Raw data START

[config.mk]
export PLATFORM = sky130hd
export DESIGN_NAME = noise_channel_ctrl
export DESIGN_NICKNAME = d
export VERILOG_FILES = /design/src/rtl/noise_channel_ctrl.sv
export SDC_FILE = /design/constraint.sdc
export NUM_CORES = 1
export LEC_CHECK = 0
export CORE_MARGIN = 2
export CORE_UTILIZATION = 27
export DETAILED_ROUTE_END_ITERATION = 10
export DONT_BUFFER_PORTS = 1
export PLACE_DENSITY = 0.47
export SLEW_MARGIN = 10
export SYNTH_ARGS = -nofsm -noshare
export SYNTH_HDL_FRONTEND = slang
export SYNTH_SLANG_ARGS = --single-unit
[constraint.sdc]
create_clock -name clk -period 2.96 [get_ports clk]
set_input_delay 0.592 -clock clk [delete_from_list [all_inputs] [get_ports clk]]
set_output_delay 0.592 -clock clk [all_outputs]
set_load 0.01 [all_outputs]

Raw data END
Raw data START

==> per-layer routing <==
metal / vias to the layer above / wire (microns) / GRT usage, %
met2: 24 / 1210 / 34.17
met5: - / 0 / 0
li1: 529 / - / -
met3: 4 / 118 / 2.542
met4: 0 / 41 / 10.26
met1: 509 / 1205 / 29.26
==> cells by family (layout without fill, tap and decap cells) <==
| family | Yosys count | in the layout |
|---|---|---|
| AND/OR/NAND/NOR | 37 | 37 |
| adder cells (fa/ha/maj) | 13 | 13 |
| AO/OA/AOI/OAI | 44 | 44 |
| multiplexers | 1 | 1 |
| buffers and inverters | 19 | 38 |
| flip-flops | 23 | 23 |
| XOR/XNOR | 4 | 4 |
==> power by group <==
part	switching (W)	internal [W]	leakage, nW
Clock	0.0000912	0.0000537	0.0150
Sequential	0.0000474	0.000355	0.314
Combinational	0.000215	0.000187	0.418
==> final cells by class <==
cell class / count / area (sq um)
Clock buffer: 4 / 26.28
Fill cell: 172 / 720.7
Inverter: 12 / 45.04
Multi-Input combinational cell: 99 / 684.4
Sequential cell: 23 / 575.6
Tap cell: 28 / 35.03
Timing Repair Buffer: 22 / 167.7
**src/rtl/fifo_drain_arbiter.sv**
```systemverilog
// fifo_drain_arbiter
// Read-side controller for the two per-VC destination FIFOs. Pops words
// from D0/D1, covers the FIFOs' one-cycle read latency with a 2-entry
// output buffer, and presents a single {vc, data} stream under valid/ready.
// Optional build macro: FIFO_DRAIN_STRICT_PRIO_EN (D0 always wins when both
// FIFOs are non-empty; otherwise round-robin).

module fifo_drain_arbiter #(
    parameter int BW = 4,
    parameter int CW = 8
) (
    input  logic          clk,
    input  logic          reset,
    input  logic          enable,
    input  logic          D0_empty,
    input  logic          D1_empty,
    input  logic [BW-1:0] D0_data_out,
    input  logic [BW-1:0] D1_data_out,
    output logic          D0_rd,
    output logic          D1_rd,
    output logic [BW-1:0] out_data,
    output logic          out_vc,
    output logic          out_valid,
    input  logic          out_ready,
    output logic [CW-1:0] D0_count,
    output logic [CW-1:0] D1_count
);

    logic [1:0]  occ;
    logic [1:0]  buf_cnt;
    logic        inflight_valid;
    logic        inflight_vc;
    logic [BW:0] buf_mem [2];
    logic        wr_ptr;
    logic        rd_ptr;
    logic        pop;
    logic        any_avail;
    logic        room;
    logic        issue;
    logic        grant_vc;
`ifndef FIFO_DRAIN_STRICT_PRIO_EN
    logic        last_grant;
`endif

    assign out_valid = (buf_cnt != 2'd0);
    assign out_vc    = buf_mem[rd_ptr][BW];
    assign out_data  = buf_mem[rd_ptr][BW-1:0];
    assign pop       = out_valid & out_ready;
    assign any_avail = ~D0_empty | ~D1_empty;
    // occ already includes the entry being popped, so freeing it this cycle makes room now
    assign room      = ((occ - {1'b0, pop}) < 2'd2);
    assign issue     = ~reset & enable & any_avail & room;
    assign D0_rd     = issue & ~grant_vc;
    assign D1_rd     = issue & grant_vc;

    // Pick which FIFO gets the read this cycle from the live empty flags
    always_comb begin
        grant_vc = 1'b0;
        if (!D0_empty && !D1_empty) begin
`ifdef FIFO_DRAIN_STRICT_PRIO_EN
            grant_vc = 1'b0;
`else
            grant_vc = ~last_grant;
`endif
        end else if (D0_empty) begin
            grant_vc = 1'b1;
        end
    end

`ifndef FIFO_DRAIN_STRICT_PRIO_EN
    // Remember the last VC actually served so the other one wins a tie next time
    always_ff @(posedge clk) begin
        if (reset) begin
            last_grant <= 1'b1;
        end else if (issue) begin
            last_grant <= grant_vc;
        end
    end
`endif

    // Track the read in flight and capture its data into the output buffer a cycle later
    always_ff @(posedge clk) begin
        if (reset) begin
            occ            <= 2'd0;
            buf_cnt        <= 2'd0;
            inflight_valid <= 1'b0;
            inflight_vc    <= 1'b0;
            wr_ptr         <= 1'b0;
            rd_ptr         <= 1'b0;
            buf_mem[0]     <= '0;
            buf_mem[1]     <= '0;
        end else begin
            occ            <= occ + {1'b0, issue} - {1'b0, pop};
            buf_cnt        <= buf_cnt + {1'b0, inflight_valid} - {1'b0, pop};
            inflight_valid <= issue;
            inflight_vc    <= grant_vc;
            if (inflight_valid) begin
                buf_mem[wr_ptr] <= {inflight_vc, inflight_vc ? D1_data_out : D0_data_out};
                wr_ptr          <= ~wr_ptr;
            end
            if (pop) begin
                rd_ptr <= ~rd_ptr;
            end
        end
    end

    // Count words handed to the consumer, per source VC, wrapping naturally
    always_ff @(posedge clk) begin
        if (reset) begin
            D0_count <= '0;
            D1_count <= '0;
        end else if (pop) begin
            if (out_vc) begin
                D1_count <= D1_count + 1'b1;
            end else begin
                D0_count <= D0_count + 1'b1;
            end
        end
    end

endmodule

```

Raw data END

__Prompt__:
All lines of the data that hold "layer" need to be copied.

__Completed exercise__:
==> per-layer routing <==
metal / vias to the layer above / wire (microns) / GRT usage, %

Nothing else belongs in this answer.